Travel back to 1988. I was announcing minor league baseball for the Syracuse Chiefs. They were the AAA affiliate of the Toronto Blue Jays. I was invited to come to Toronto to announce a couple of innings on their radio network. I of course accepted. Forget that I had only a half year experience calling professional baseball at the time.

So I fly up there (in a four seat prop plane that reminded me very much of “the Spirit of St. Louis.”) to do play-by-play for a couple of innings. Their longtime announcers Tom Cheek and Jerry Howarth couldn’t have been nicer or more supportive. I had done tons of prep work and knew everything there was to know about everything. I was READY. It was a quiet 1-0 game until I took over. I had a triple and busted squeeze play in the first five minutes I was on the air. Amazingly, I called them both well.

Somehow I survived the two innings and tossed it back to Tom & Jerry (yes, Tom & Jerry). A local TV station wanted to do a feature piece on me. They asked if they could interview me. I said “sure” and we went to the roof of Exhibition Stadium (this was before the Jays moved to the Skydome, or whatever the hell they call it these days). Meanwhile, the game continued on. I wasn’t following it. What did I care? My night was done.

After the interview I was invited to sit in on the Blue Jays TV broadcast with Don Chevrier and Tony Kubek. Cool, I thought. They’ll ask me about their farm club, we’ll chat about CHEERS, etc.

Instead, I get there just as a commercial break is about to end. I put on the headset mic, we all shake hands, and they go on the air. Don says, “We have a treat this inning. This is Ken Levine, who announces for our AAA team. Ken, it’s all yours.
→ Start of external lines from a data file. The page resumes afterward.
===== src/hdl/urb_pkg.sv =====
`timescale 1ns / 1ps
// ----------------------------------------------------------------------------
// urb_pkg
// Types and codes shared by the UART ring buffer pair and its ring module.
// ----------------------------------------------------------------------------
package urb_pkg;

    // event codes carried in the mode field
    localparam logic [1:0] MODE_PUT      = 2'd0;
    localparam logic [1:0] MODE_TAKE     = 2'd1;
    localparam logic [1:0] MODE_RECV     = 2'd2;
    localparam logic [1:0] MODE_TX_READY = 2'd3;

    typedef struct packed {
        logic [1:0] mode;
        logic [7:0] data_byte;
    } cmd_t;

    typedef struct packed {
        logic       accepted;
        logic [7:0] read_byte;
        logic       send_valid;
        logic [7:0] send_byte;
        logic       rx_overrun;
        logic       rx_available;
        logic       tx_full;
        logic       sending;
    } result_t;

    // request from the event logic to one ring
    typedef struct packed {
        logic       push;
        logic       pop;
        logic [7:0] wdata;
    } ring_ctl_t;

    // ring status now and after the requested push or pop
    typedef struct packed {
        logic empty;
        logic full;
        logic empty_next;
        logic full_next;
    } ring_sts_t;

endpackage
Take it away.” HOLY SHIT! They wanted me to do play-by-play?

First off, I had never done TV play-by-play. Ever. Was I supposed to watch the monitor? The field? Both? Neither?

I also had no idea what the score was, what inning it was, or who was up. Usually, I have a scorebook where I chart what each player does. I had nothing. A player would come up. I’d see his name on the screen and say, “Okay… Chili Davis batting now. So far tonight Chili has… been up before. The score is…” I’d now look around the stadium for the scoreboard. “Wow. 3-0 Blue Jays. How’d that happen?”
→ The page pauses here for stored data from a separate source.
===== config.mk =====
export PLATFORM = sky130hd
export DESIGN_NAME = sls_ctrl
export DESIGN_NICKNAME = d
export VERILOG_FILES = /design/src/design/sls_pkg.sv /design/src/design/sls_ctrl.sv
export SDC_FILE = /design/constraint.sdc
export NUM_CORES = 1
export LEC_CHECK = 0
export BUFFER_PORTS_ARGS = -buffer_cell sky130_fd_sc_hd__buf_4
export CAP_MARGIN = 10
export CORE_UTILIZATION = 45
export CTS_CLUSTER_DIAMETER = 40
export DETAILED_ROUTE_END_ITERATION = 16
export GPL_TIMING_DRIVEN = 1
export PLACE_DENSITY_LB_ADDON = 0.3
export SLEW_MARGIN = 10
export SYNTH_ARGS = -nofsm -noshare
export SYNTH_HDL_FRONTEND = slang
export SYNTH_SLANG_ARGS = --single-unit

===== constraint.sdc =====
create_clock -name i_clk -period 1.8 [get_ports i_clk]
set_input_delay 0.09 -clock i_clk [delete_from_list [all_inputs] [get_ports i_clk]]
set_output_delay 0.09 -clock i_clk [all_outputs]
set_load 0.005 [all_outputs]

===== src/design/sls_pkg.sv =====
// ----------------------------------------------------------------------------
// sls_pkg: shared types and constants of the slotted link servicer
// Request and result structs, link byte codes, link phases and the
// command and status bundles between the controller and the datapath.
// ----------------------------------------------------------------------------
package sls_pkg;

    typedef struct packed {
        logic [2:0]  func;
        logic [7:0]  rx_byte;
        logic [7:0]  slot_id;
        logic [15:0] data_id;
        logic        continuous;
        logic        persistent;
        logic [3:0]  byte_index;
    } t_in;

    typedef struct packed {
        logic       tx_valid;
        logic [7:0] tx_byte;
        logic       last;
        logic       accepted;
        logic [7:0] slot_out;
        logic [7:0] read_data;
        logic       slot_is_open;
        logic       slot_is_connected;
        logic       link_ready;
    } t_out;

    // Request codes.
    localparam logic [2:0] FN_POLL   = 3'd0;
    localparam logic [2:0] FN_RXBYTE = 3'd1;
    localparam logic [2:0] FN_TXDONE = 3'd2;
    localparam logic [2:0] FN_OPEN   = 3'd3;
    localparam logic [2:0] FN_CLOSE  = 3'd4;
    localparam logic [2:0] FN_ACK    = 3'd5;
    localparam logic [2:0] FN_READ   = 3'd6;

    // Link phases.
    localparam logic [2:0] PH_IDLE       = 3'd0;
    localparam logic [2:0] PH_WAIT_REPLY = 3'd1;
    localparam logic [2:0] PH_REPLY_SEEN = 3'd2;
    localparam logic [2:0] PH_HEADER     = 3'd3;
    localparam logic [2:0] PH_PAYLOAD    = 3'd4;
    localparam logic [2:0] PH_READY      = 3'd5;

    // Link bytes.
    localparam logic [7:0] SYNC_TX   = 8'hA5;
    localparam logic [7:0] SYNC_RX   = 8'hA6;
    localparam logic [7:0] HS_START  = 8'h10;
    localparam logic [7:0] HS_REPLY  = 8'h01;
    localparam logic [7:0] HS_DONE   = 8'h12;
    localparam logic [7:0] FR_OPEN   = 8'h20;
    localparam logic [7:0] FR_CLOSE  = 8'h21;
    localparam logic [7:0] FR_ACK    = 8'h22;
    localparam logic [7:0] CMD_CONN  = 8'h30;
    localparam logic [7:0] CMD_CLOSE = 8'h31;
    localparam logic [7:0] CMD_DATA  = 8'h40;

    // Kinds of queued operations.
    localparam logic [2:0] KIND_CLOSE = 3'd2;
    localparam logic [2:0] KIND_ACK   = 3'd3;

    typedef enum logic [3:0] {
        DP_NONE,
        DP_HS,
        DP_TAKE,
        DP_TXDONE,
        DP_SCAN_START,
        DP_SCAN_NEXT,
        DP_OPEN_COMMIT,
        DP_REQ_RD,
        DP_REQ_COMMIT,
        DP_READ_COMMIT,
        DP_CMD_RD,
        DP_CMD_EXEC,
        DP_SWEEP,
        DP_POP
    } t_dp_op;

    typedef struct packed {
        logic   load;
        t_dp_op op;
        logic   emit_adv;
    } t_dp_cmd;

    typedef struct packed {
        logic [2:0] func;
        logic [2:0] phase;
        logic       tx_busy;
        logic       lifo_empty;
        logic       sid_ok;
        logic       cmd_ok;
        logic       cmd_data;
        logic       scan_free;
        logic       scan_end;
        logic       sweep_last;
        logic       emit_last;
    } t_dp_stat;

endpackage


===== src/design/sls_ctrl.sv =====
// ----------------------------------------------------------------------------
// sls_ctrl: sequencing state machine of the slotted link servicer
// Takes one request, steps the datapath through its work and hands out
// the result transactions one per cycle while the receiver holds i_ready high.
// ----------------------------------------------------------------------------
module sls_ctrl (
    input  logic              i_clk,
    input  logic              i_rst_n,
    input  logic              i_valid,
    output logic              o_ready,
    output logic              o_valid,
    input  logic              i_ready,
    input  sls_pkg::t_dp_stat i_stat,
    output sls_pkg::t_dp_cmd  o_cmd
);

    typedef enum logic [3:0] {
        S_IDLE,
        S_DISPATCH,
        S_RUNCMD,
        S_SWEEP,
        S_POP,
        S_SCAN,
        S_REQCHK,
        S_READCHK,
        S_EMIT
    } t_state;

    t_state r_state, n_state;
    logic   r_in_ready, r_out_valid;

    always_comb begin
        n_state        = r_state;
        o_cmd.load     = 1'b0;
        o_cmd.op       = sls_pkg::DP_NONE;
        o_cmd.emit_adv = 1'b0;
        unique case (r_state)
            S_IDLE: begin
                if (i_valid) begin
                    o_cmd.load = 1'b1;
                    n_state    = S_DISPATCH;
                end
            end
            S_DISPATCH: begin
                n_state = S_EMIT;
                unique case (i_stat.func) inside
                    sls_pkg::FN_POLL: begin
                        if (i_stat.phase == sls_pkg::PH_IDLE
                            || i_stat.phase == sls_pkg::PH_REPLY_SEEN) begin
                            if (!i_stat.tx_busy) begin
                                o_cmd.op = sls_pkg::DP_HS;
                            end
                        end else if (i_stat.phase == sls_pkg::PH_READY) begin
                            o_cmd.op = sls_pkg::DP_CMD_RD;
                            n_state  = S_RUNCMD;
                        end else if (i_stat.phase == sls_pkg::PH_HEADER
                                     || i_stat.phase == sls_pkg::PH_PAYLOAD) begin
                            n_state = S_POP;
                        end
                    end
                    sls_pkg::FN_RXBYTE: o_cmd.op = sls_pkg::DP_TAKE;
                    sls_pkg::FN_TXDONE: o_cmd.op = sls_pkg::DP_TXDONE;
                    sls_pkg::FN_OPEN: begin
                        o_cmd.op = sls_pkg::DP_SCAN_START;
                        n_state  = S_SCAN;
                    end
                    sls_pkg::FN_CLOSE, sls_pkg::FN_ACK: begin
                        if (i_stat.sid_ok) begin
                            o_cmd.op = sls_pkg::DP_REQ_RD;
                            n_state  = S_REQCHK;
                        end
                    end
                    sls_pkg::FN_READ: begin
                        if (i_stat.sid_ok) begin
                            o_cmd.op = sls_pkg::DP_REQ_RD;
                            n_state  = S_READCHK;
                        end
                    end
                    default: ;
                endcase
            end
            S_RUNCMD: begin
                o_cmd.op = sls_pkg::DP_CMD_EXEC;
                n_state  = (i_stat.cmd_ok && i_stat.cmd_data) ? S_SWEEP : S_POP;
            end
            S_SWEEP: begin
                o_cmd.op = sls_pkg::DP_SWEEP;
                if (i_stat.sweep_last) begin
                    n_state = S_POP;
                end
            end
            S_POP: begin
                if (!i_stat.lifo_empty && !i_stat.tx_busy) begin
                    o_cmd.op = sls_pkg::DP_POP;
                end
                n_state = S_EMIT;
            end
            S_SCAN: begin
                if (i_stat.scan_free) begin
                    o_cmd.op = sls_pkg::DP_OPEN_COMMIT;
                    n_state  = S_EMIT;
                end else if (i_stat.scan_end) begin
                    n_state = S_EMIT;
                end else begin
                    o_cmd.op = sls_pkg::DP_SCAN_NEXT;
                end
            end
            S_REQCHK: begin
                o_cmd.op = sls_pkg::DP_REQ_COMMIT;
                n_state  = S_EMIT;
            end
            S_READCHK: begin
                o_cmd.op = sls_pkg::DP_READ_COMMIT;
                n_state  = S_EMIT;
            end
            S_EMIT: begin
                if (i_ready) begin
                    o_cmd.emit_adv = 1'b1;
                    if (i_stat.emit_last) begin
                        n_state = S_IDLE;
                    end
                end
            end
            default: n_state = S_IDLE;
        endcase
    end

    always_ff @(posedge i_clk) begin
        if (!i_rst_n) begin
            r_state     <= S_IDLE;
            r_in_ready  <= 1'b1;
            r_out_valid <= 1'b0;
        end else begin
            r_state     <= n_state;
            r_in_ready  <= n_state == S_IDLE;
            r_out_valid <= n_state == S_EMIT;
        end
    end

    assign o_ready = r_in_ready;
    assign o_valid = r_out_valid;

`ifndef SYNTH
    a_one_side: assert property (@(posedge i_clk) disable iff (!i_rst_n)
        !(r_in_ready && r_out_valid))
        else $error("input ready while a result is offered");

    a_hold_after_accept: assert property (@(posedge i_clk) disable iff (!i_rst_n)
        (i_valid && r_in_ready) |=> !r_in_ready)
        else $error("second request taken before results were delivered");
`endif

endmodule


After elaboration in Yosys (flattened, before gate mapping)
Index checks and enable logic that the tools add are counted.
{ "totals": {"reg_bits": 6, "latchBits": 0, "ram_bits": 0, "mem_bits_ro": 0, "input_bits": 19, "out_inout_bits": 8, "elab_cells": 62, "memories": 0} }
{ "op_classes": {"add_sub_neg": 0, "multipliers": 0, "n_div": 0, "magnitude_cmp": 0, "n_eq_ne": 19, "shift": 0, "muxes": 27, "n_bitwise": 0, "n_reduce_logical": 13} }
{ "ops": {"columns": ["operator", "count"], "rows": [
  ["4-bit 2-to-1 mux", 14],
  ["4-bit one-hot mux with 7 select lines", 2],
  ["4-bit one-hot mux with 5 select lines", 1],
  ["4-bit by 3-bit == test with 1-bit output, second input constant", 4],
  ["4-bit one-hot mux with 4 select lines", 1],
  ["3-bit == test, second input constant", 5],
  ["3-bit by 2-bit == test with 1-bit output, second input constant", 4],
  ["3-bit 2-to-1 mux", 4],
  ["4-bit by 2-bit == test with 1-bit output, second input constant", 2],
  ["4-bit == test, second input constant", 2],
  ["4-bit zero test", 2],
  ["3-bit zero test", 2],
  ["3-bit OR reduction", 2],
  ["1-bit 2-to-1 mux", 5],
  ["4-bit by 1-bit == test with 1-bit output, second input constant", 1],
  ["3-bit by 1-bit == test with 1-bit output, second input constant", 1],
  ["1-bit logical AND", 2],
  ["1-bit zero test", 2],
  ["1-bit logical OR", 2],
  ["2-bit OR reduction", 1]
]} }

Depth between registers and ports, before layout
Gate-level depths: netlist (run 1).
{ "logic_depth": {"word_depth": 8, "mapped_depth": 6, "mapped_depth_nobuf": 5} }

Least setup slack after synthesis (run 1)
Ideal clock, no wire load.
{ "synth_path": {"kind": "register to register", "start": "register r_state[0]", "end": "register r_in_ready (netlist: o_ready)", "setup_time_ns": 0.120, "arrival_time_ns": 1.187, "t_required_ns": 1.680, "slack_ns": 0.493, "stages_incl_launch_ff": 7, "path_buffers": 1, "period_less_slack_ns": 1.307, "path_cell_list": "dfxtp_1 > buf_6 > nand2b_4 > nor3_4 > or3b_1 > nand4_1 > o31ai_1"} }
{ "synth_between": {"elab_chain_len": 4, "word_cells_on_any_way": 18, "cone_classes": "eq/ne: 8; mux: 7; reduce/logical: 3"} }
{ "synth_lines": {"columns": ["element", "line", "text"], "rows": [
  ["start: declaration", "sls_ctrl.sv:29", "t_state r_state, n_state;"],
  ["start signal: assignment", "sls_ctrl.sv:134", "r_state <= n_state;"],
  ["4-bit by 3-bit == test with 1-bit output, or another cell as far along", "sls_ctrl.sv:37", "unique case (r_state)"],
  ["3-bit OR reduction (no source line), or another cell as far along", null, null],
  ["4-bit one-hot mux with 7 select lines *", "sls_ctrl.sv:37", null],
  ["4-bit zero test *", "sls_ctrl.sv:135", "r_in_ready <= n_state == S_IDLE;"],
  ["end signal: assignment", "sls_ctrl.sv:131", "r_in_ready <= 1'b1;"],
  ["end signal: assignment", "sls_ctrl.sv:135", null],
  ["end: declaration", "sls_ctrl.sv:30", "logic r_in_ready, r_out_valid;"]
]} }
Mark *: on every way between the ends. The rest lies on a longest branch, timed or not.
A chain may end at the register's enable or synchronous reset.

==> out/results.ini, run 1 <==
[outcome]
status = completed

[synthesis]
yosys_most_used_dff = dfxtp_1
ys_seq_area_frac = 0.201
synthArstFlopShare = 0
ys_seq_elements = 6
synth_cell_type_count = 35
yosys_warnings = 0
synth_area_um2 = 598
synth_edf_count = 0
synthCells = 83
syn_nets = 102
syn_area_per_cell_um2 = 7.21

[timing]
slew_headroom = 0.720
max_freq_mhz = 603
fin_ws_ps = 142
rsz0062_at_grt = false
final-max-slew-violation-count = 0
min_period_over_period = 0.921
hold_violations = 0
worst_pin_slew_ps = 419
skew_ps = 3.02
fin_crit_ps = 1660
final-setup-viol-count = 0
setup_tns_ps = 0

[clock_network]
clkLatencyLatePin_ps = 240
clock_sinks = 6
clk_pin_slew_ps = 50
cts_buffers = 3
cts_htree_levels = 1
tritoncts = done
clockRootBuffer = clkbuf_4
clk_path_buf_depth = 2

[hold_path]
hold_class = in2reg

[route]
antenna_left = 0
avgRoutedWirePerCell_um = 12.4
routed_wl_um = 1550
drt-pass1-iter-count = 4
drc = 0
routed-via-count = 708
via_per_inst = 5.66
initialDrtViolationCount = 21

[grt]
antenna_found_initial = 0
track_usage = 0.252
gr-total-overflow = 0
grt_start_max_net_pins = 10
grt_pass1_wl_um = 2590
grt_pass1_vias = 653

[cells_and_area]
drive_gt1_frac = 0.351
fin_util = 0.705
register_area_um2 = 121
nFillCells = 104
multi_input_area_um2 = 439
num_antenna_cells = 0
final_net_count = 132
syn2layout_area_growth_pct = 38.1

[floorplanning]
start_util = 0.511
ios = 27
rows = 12
core_area_um2 = 1170
fp.dieH_um = 38.5
fp.dieW_um = 38.5
dieArea_um2 = 1480

[power]
power_per_cell_area_nw_per_um2 = 554
max-vdd-ir-drop_mv = 0.337
leakage_uw = 0.000361

[job]
cap_violations = 0

[critical_path]
path_class = reg2out
startpoint_type = register
cp.arrival_ps = 1570
cp.required_ps = 1710
crit_fanout = 6
critPathCaptureType = output pin

[placement]
gp_congestion = 0.942
dp_hpwl_um = 1260
portBuffers = 26
dp_slack_ps = 285

-- critical path, stage by stage, from the launching register on --
cell	delay, ps
dfxtp_1	430
nor2b_1	210
nor4b_2	350
a31oi_1	90
o211ai_1	110
buf_4	140
-- cells by family after synthesis --
group,count (synthesis),share of synthesized area
simple gates,48,0.490
compound gates,18,0.182
buf+inv,7,0.0648
flops,6,0.201
xor+xnor,2,0.0293
mux,2,0.0335
-- layout by cell type, fill, tap and decap left out, drive strengths merged, types with 3 or more instances in the layout --
cell type,count
nand2b,5
clkbuf,3
a31oi,3
nor2,8
nand2,8
a21oi,4
dfxtp,6
nand3,7
buf,28
inv,4
nor3,4
o21ai,5
-- final cells by class --
| cell class | instances | area share |
|---|---|---|
| clock buffers | 3 | 0.0273 |
| multi-input cells | 70 | 0.532 |
| repair buffers | 28 | 0.255 |
| well taps | 14 | 0.0212 |
| inverters | 4 | 0.0182 |
| flip-flops and latches | 6 | 0.147 |
-- power breakdown --
part | switching (uW) | internal, uW
logic | 73.7 | 90.7
clock network | 50.8 | 75.6
registers | 20.0 | 147
total | 145 | 313
-- stage by stage --
step | hold WS [ps] | cells | area (um^2) | total power [uW]
2_1_floorplan | 286 | 83 | 598 | 255
5_1_grt | 199 | 125 | 826 | 497
4_1_cts | 203 | 125 | 825 | 459
3_3_place_gp | 448 | 122 | 802 | 328
3_5_place_dp | 461 | 122 | 802 | 331
6_report | 202 | 125 | 826 | 458
-- Yosys cell counts (3+ instances only) --
cell / n / area share
a31oi_1: 3 / 0.031
nand2b_1: 4 / 0.042
a21oi_1: 4 / 0.033
nor2_1: 8 / 0.050
dfxtp_1: 6 / 0.20
nand3_1: 7 / 0.059
nor3_1: 3 / 0.025
o21ai_0: 4 / 0.033
inv_1: 3 / 0.019
nand2_1: 8 / 0.050
-- registers in the layout, summed over array words and instances (netlist names) --
register  count
o_valid       1
r_state       4
o_ready       1
-- what timing repair did --
action | in CTS | in global routing
hold buffers | 0 | 0
buffers inserted | 0 | 0
resized for setup | 0 | 1
endpoints found under the setup margin | 0 | 2
-- worst paths after layout --
check	slack, ps	endpoint	start	depth (start not counted)
worst max register to register	300	o_ready$_SDFF_PN1_	r_state[3]$_SDFF_PN0_	5
worst min register to register	750	r_state[0]$_SDFF_PN0_	r_state[0]$_SDFF_PN0_	3
worst max-delay path	140	o_cmd[1]	r_state[2]$_SDFF_PN0_	5
worst min-delay path	200	r_state[0]$_SDFF_PN0_	i_stat[13]	3
-- metal layers --
layer	GRT usage	wire length, um	up-vias
met4	0.0517	0	0
met1	0.316	740	317
met3	0.0698	84	0
met2	0.428	721	30
met5	0	0	-
li1	-	-	361
Note: power is estimated with default switching activity, not from simulation.
==> inputs of run 2 (changes only) <==
==> constraint.sdc (replaced) <==
create_clock -name i_clk -period 1.8 [get_ports i_clk]
set_input_delay 0.36 -clock i_clk [delete_from_list [all_inputs] [get_ports i_clk]]
set_output_delay 0.36 -clock i_clk [all_outputs]
set_load 0.005 [all_outputs]
==> out/results.ini, run 2 (synthesized netlist as in run 1, its figures left out) <==
[outcome]
status = completed  ; unchanged

[timing]
slew_headroom = 0.775  ; was 0.720
rsz0062_at_grt = true  ; was false
max_freq_mhz = 556  ; was 603 MHz
skew_ps = 6.58  ; was 3.02 ps
fin_crit_ps = 1800  ; was 1660 ps
worst_pin_slew_ps = 334  ; was 419 ps
hold_violations = 0  ; unchanged
final-max-slew-violation-count = 0  ; unchanged
setup_tns_ps = 0  ; unchanged
min_period_over_period = 0.999  ; was 0.921
final-setup-viol-count = 0  ; unchanged

[floorplanning]
start_util = 0.511  ; unchanged
fp.dieH_um = 38.5  ; unchanged
dieArea_um2 = 1480  ; unchanged
ios = 27  ; unchanged
fp.dieW_um = 38.5  ; unchanged
core_area_um2 = 1170  ; unchanged
rows = 12  ; unchanged

[route]
routed-via-count = 812  ; was 708
drc = 0  ; unchanged
antenna_left = 0  ; unchanged
routed_wl_um = 2060  ; was 1550 um
initialDrtViolationCount = 38  ; was 21
avgRoutedWirePerCell_um = 14.6  ; was 12.4 um
drt-pass1-iter-count = 4  ; unchanged
via_per_inst = 5.76  ; was 5.66

[grt]
gr-total-overflow = 0  ; unchanged
grt_pass1_wl_um = 2740  ; was 2590 um
antenna_found_initial = 0  ; unchanged
track_usage = 0.264  ; was 0.252
grt_start_max_net_pins = 10  ; unchanged
grt_pass1_vias = 688  ; was 653

[placement]
gp_congestion = 0.821  ; was 0.942
dp_hpwl_um = 1340  ; was 1260 um
portBuffers = 26  ; unchanged
place_area_um2 = 870  ; was 802 um^2

[clock_network]
clockRootBuffer = clkbuf_4  ; unchanged
clock_sinks = 6  ; unchanged
cts_htree_levels = 1  ; unchanged
clkLatencyLatePin_ps = 240  ; about the same
tritoncts = done  ; unchanged
clk_pin_slew_ps = 50  ; about the same
cts_buffers = 3  ; unchanged
clk_path_buf_depth = 2  ; unchanged
cts_hold_buf = 0  ; unchanged

[power]
max-vdd-ir-drop_mv = 0.412  ; was 0.337 mV
power_uw = 515  ; was 458 uW
power_per_cell_area_nw_per_um2 = 516  ; was 554 nW/um^2
leakage_uw = 0.000457  ; was 0.000361 uW

[critical_path]
critPathCaptureType = output pin  ; unchanged
path_class = in2out  ; was reg2out
cp.arrival_ps = 1440  ; was 1570 ps
cp.required_ps = 1440  ; was 1710 ps
startpoint_type = input port  ; was register
crit_fanout = 2  ; was 6

[cells_and_area]
final_cell_mix = buf_4, nand2_1, nor2_1  ; unchanged
num_antenna_cells = 0  ; unchanged
fin_util = 0.853  ; was 0.705
final_net_count = 148  ; was 132
layout_commonest_cell = buf_4  ; unchanged
largest_reg_flops = 4  ; unchanged
drive_gt1_frac = 0.496  ; was 0.351
syn2layout_area_growth_pct = 66.9  ; was 38.1%
largest-register = r_state  ; unchanged
fin_area_um2 = 998  ; was 826 um^2

[job]
cap_violations = 0  ; unchanged

[hold_path]
hold_class = in2reg  ; unchanged

-- run 2: cell count changes in the layout (fill, tap and decap cells not counted), moves of 2 or more --
cell | previous run | this run
buf_4 | 28 | 41
dfxtp_1 | 5 | 2
buf_6 | 0 | 2
dfxtp_4 | 0 | 2
-- run 2: worst max-delay path, stage by stage --
cell	delay, ps
buf_4	110
or3_4	390
o31ai_2	200
o21ai_1	110
a21oi_1	140
buf_4	120
-- run 2: layout make-up --
class	count	area, um^2
multi-input combinational	70	478
timing repair buffer	44	335
fill	71	173
sequential	6	130
clock buffer	3	22.5
tap	14	17.5
inverter	4	15.0
-- run 2: routing by layer --
| metal | vias up | global-route usage | share of wire |
|---|---|---|---|
| met5 | - | 0 | 0 |
| met4 | 0 | 0.0776 | 0.018 |
| met3 | 4 | 0.0233 | 0.058 |
| met2 | 44 | 0.475 | 0.53 |
| met1 | 375 | 0.329 | 0.39 |
| li1 | 389 | - | - |
-- run 2: report_power, final --
| part | switching (uW) | internal (uW) | total [uW] |
|---|---|---|---|
| Clock | 51.4 | 75.6 | 127 |
| Combinational | 105 | 124 | 229 |
| Sequential | 12.6 | 146 | 159 |
-- run 2: metrics by stage --
step | hold WS (ps) | cells | setup slack [ps]
after floorplan | 556 | 83 | 263
after global placement | 714 | 131 | 19.0
after detailed placement | 731 | 131 | 12.2
after CTS | 475 | 135 | 1.19
after global routing | 513 | 141 | -48.0
final | 478 | 141 | 1.01
-- run 2: worst paths after layout --
kind                                             from                     to  slack, ps  cells past startpoint
worst max-delay path                       i_stat[14]               o_cmd[4]          1                      6
worst min-delay path                        i_stat[1]  r_state[1]$_SDFF_PN0_        480                      4
worst max register to register  r_state[1]$_SDFF_PN0_     o_ready$_SDFF_PN1_        320                      6
worst min register to register  r_state[3]$_SDFF_PN0_  r_state[2]$_SDFF_PN0_        660                      3
-- run 2: what timing repair did --
action,4_1_cts,5_1_grt
buffers inserted,1,5
resized for setup,6,10
gates cloned,0,1
pin swaps,2,5
setup endpoints to repair,3,5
My big problem was the pitcher. Nowhere on the scoreboard could I find who was pitching. And even if he turned his back to me and I saw his number, I didn’t have a roster so I couldn’t identify him.  I find it's hard to discuss strategy when you don't know who's on the field.   Finally, I just copped to it. I said, “Tony, you’re the analyst. Let me ask you a real technical question. Who’s pitching right now?”
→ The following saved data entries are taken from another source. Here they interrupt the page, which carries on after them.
<file path="config.mk">
export PLATFORM = sky130hd
export DESIGN_NAME = mtkd_ctrl
export DESIGN_NICKNAME = d
export VERILOG_FILES = /design/src/rtl/assert_macros.svh /design/src/rtl/mtkd_pkg.sv /design/src/rtl/mtkd_ctrl.sv
export SDC_FILE = /design/constraint.sdc
export NUM_CORES = 1
export LEC_CHECK = 0
export BUFFER_PORTS_ARGS = -buffer_cell sky130_fd_sc_hd__buf_2
export CORE_MARGIN = 3
export CORE_UTILIZATION = 43
export DETAILED_ROUTE_END_ITERATION = 10
export GPL_TIMING_DRIVEN = 0
export PLACE_DENSITY = 0.7
export SETUP_SLACK_MARGIN = 0.4
export SYNTH_ARGS = -nofsm -noshare
export SYNTH_HDL_FRONTEND = slang
export SYNTH_SLANG_ARGS = --single-unit
</file>
<file path="constraint.sdc">
create_clock -name clk -period 1.65 [get_ports clk]
set_clock_uncertainty 0.05 [all_clocks]
set_input_delay 0.495 -clock clk [delete_from_list [all_inputs] [get_ports clk]]
set_output_delay 0.495 -clock clk [all_outputs]
set_load 0.01 [all_outputs]
</file>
So basically I just had to completely fake my way through the inning – knowing that the Blue Jays telecast was seen throughout the country of Canada. There were literally millions of people of watching this.

I have a tape of the radio innings but not the TV inning. My guess is it was somewhat of a complete fiasco. Hopefully it was somewhat amusing the for the viewers. But I was never more terrified in my life. Like I said, it was one of those work-related nightmares come true. At least it wasn’t combined with that other standard dream – the one where you’re naked in public.

Angel announcer Al Conin gave me a terrific gift. He took his scorecard, highlight my two radio and one TV innings, and got all the players involved to autograph it for me then added a couple of photos. Thanks Al.  Yes, that's me in a beard.

14 comments :

  1. I've had the it's finals and I haven't gone to class all semester nightmare along with one on which I'm on stage with a rock band and have no clue how to play the guitar (which is a fact). Regarding the beard. Nothing wrong with a little face hair and never too late to grow it back, especially with winter coming. Speaking of baseball, hoping KC can close it out tonight. Would be special for the Royals' fans and for baseball (a small market team winning the WS).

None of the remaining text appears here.